Stored items:
====================

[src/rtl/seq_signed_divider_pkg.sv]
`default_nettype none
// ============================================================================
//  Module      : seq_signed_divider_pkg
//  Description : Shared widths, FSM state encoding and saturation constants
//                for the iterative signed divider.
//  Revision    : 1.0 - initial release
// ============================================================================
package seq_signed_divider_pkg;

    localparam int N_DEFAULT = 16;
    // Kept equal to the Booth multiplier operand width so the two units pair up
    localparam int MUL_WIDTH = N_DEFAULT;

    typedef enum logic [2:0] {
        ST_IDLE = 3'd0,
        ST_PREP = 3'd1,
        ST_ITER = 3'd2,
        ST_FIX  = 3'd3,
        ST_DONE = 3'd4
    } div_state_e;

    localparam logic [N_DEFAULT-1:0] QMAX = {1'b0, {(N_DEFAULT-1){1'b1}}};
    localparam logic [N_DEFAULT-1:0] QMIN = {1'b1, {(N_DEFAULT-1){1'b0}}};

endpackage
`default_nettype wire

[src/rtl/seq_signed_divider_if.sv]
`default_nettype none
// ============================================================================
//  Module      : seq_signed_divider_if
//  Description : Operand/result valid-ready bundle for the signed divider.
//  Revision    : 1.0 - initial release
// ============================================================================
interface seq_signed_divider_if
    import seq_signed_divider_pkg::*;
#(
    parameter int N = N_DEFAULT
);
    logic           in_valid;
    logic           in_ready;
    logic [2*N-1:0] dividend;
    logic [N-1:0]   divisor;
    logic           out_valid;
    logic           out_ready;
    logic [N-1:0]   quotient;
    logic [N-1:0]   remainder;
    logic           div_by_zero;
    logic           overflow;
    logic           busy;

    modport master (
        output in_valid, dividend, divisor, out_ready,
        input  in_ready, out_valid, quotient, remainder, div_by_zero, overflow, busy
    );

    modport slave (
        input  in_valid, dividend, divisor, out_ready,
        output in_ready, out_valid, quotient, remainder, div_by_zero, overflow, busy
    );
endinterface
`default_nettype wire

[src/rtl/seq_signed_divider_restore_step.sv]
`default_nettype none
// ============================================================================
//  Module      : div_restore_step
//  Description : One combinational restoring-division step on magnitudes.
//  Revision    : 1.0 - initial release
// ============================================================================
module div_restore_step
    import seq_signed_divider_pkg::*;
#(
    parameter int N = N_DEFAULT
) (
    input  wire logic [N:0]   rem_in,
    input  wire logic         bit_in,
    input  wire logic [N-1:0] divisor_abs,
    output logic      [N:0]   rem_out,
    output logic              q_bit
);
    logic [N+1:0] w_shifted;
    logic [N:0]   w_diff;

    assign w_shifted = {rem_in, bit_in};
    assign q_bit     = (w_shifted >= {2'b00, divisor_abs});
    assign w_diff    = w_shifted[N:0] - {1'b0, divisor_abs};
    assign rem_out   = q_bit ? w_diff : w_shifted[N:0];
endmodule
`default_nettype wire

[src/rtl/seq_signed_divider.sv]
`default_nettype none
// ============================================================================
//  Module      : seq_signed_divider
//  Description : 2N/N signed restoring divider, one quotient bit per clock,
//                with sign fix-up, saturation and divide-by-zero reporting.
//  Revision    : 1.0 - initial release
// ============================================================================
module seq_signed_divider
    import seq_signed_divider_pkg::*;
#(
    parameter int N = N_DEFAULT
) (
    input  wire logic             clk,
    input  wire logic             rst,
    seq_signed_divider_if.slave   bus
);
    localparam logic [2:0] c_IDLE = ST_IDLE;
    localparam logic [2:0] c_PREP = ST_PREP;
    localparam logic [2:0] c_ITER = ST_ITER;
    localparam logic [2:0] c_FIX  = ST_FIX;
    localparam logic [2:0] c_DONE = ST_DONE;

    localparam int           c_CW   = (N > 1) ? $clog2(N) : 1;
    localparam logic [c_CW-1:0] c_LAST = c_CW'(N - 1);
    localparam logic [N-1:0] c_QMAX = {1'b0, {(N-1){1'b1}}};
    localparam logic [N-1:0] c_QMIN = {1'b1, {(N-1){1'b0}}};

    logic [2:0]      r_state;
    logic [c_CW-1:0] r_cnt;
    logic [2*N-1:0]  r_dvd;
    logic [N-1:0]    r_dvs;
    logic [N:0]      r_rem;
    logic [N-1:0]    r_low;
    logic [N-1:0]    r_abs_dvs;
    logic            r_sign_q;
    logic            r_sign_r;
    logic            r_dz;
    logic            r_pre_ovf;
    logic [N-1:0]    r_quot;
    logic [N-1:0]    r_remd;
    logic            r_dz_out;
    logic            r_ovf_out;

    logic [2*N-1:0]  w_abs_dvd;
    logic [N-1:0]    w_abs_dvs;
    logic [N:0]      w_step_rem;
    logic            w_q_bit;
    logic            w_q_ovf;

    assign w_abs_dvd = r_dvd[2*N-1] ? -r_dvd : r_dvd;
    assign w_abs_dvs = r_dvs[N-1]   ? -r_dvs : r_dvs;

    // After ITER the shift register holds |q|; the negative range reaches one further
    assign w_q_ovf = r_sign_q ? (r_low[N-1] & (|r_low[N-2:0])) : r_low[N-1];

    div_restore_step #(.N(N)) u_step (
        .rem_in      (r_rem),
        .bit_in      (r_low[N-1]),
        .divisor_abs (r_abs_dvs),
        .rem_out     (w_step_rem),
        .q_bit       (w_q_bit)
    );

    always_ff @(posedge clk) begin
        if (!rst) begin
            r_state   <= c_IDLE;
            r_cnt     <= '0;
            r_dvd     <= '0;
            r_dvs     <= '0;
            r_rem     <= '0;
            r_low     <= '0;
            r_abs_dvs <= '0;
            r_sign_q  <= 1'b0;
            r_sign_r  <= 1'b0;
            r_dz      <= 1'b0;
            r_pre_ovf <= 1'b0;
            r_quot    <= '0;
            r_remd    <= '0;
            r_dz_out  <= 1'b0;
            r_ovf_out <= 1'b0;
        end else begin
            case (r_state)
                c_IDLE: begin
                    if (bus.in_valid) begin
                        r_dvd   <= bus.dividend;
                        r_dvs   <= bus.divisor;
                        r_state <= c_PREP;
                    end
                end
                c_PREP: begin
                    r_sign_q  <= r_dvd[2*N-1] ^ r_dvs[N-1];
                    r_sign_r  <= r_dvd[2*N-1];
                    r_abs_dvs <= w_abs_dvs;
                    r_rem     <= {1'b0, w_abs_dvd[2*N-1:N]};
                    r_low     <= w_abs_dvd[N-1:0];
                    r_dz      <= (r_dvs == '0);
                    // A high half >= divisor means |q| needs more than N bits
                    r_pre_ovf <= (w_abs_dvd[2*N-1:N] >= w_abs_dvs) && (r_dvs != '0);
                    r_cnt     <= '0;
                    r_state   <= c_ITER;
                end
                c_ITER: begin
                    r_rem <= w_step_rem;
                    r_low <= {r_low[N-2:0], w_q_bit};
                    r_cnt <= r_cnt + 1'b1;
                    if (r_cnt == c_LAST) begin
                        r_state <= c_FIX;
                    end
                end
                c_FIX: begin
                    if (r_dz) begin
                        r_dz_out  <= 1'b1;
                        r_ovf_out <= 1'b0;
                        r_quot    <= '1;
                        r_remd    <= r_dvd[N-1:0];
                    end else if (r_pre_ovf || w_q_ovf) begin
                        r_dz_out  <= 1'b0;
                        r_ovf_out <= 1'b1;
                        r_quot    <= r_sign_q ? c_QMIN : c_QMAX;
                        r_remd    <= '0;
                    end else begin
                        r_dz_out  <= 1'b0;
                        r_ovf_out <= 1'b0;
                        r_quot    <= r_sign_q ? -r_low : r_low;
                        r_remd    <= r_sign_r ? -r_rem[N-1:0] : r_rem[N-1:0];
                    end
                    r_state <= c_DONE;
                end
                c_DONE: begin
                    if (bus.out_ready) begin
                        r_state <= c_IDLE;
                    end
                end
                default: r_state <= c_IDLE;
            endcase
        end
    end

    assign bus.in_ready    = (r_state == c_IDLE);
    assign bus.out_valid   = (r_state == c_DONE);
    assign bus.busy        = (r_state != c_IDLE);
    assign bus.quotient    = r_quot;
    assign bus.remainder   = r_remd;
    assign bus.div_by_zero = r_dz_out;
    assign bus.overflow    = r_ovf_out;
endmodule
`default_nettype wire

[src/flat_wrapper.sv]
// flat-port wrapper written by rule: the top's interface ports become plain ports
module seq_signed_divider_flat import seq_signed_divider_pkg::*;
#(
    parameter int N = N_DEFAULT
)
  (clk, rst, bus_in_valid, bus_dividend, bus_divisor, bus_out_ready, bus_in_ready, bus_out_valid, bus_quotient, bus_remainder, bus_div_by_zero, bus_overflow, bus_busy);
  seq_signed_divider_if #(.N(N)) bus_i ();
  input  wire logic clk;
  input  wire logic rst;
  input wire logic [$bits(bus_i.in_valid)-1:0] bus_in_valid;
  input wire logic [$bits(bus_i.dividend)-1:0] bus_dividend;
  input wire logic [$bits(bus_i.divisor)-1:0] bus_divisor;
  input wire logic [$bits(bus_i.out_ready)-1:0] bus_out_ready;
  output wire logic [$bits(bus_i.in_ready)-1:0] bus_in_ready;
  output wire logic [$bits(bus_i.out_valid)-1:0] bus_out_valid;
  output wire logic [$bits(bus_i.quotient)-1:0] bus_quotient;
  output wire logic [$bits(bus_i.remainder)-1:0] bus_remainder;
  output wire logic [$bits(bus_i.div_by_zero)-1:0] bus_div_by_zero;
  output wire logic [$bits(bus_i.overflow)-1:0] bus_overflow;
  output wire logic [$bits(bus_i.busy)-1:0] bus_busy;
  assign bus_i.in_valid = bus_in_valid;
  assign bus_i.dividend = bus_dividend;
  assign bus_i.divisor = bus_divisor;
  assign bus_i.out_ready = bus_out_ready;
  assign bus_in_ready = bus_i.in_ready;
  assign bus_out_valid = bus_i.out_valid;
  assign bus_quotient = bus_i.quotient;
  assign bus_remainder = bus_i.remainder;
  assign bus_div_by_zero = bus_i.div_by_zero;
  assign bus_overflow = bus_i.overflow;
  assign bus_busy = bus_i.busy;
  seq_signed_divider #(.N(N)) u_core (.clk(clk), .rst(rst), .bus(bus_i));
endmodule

====================

» **Task description**: Extract every line from the one with "output wire logic [$bits(bus_i.remainder)-1:0]" down to the final line above, both included, exactly as written.

» **Result of this task**:
  output wire logic [$bits(bus_i.remainder)-1:0] bus_remainder;
  output wire logic [$bits(bus_i.div_by_zero)-1:0] bus_div_by_zero;
  output wire logic [$bits(bus_i.overflow)-1:0] bus_overflow;
  output wire logic [$bits(bus_i.busy)-1:0] bus_busy;
  assign bus_i.in_valid = bus_in_valid;
  assign bus_i.dividend = bus_dividend;
  assign bus_i.divisor = bus_divisor;
  assign bus_i.out_ready = bus_out_ready;
  assign bus_in_ready = bus_i.in_ready;
  assign bus_out_valid = bus_i.out_valid;
  assign bus_quotient = bus_i.quotient;
  assign bus_remainder = bus_i.remainder;
  assign bus_div_by_zero = bus_i.div_by_zero;
  assign bus_overflow = bus_i.overflow;
  assign bus_busy = bus_i.busy;
  seq_signed_divider #(.N(N)) u_core (.clk(clk), .rst(rst), .bus(bus_i));
endmodule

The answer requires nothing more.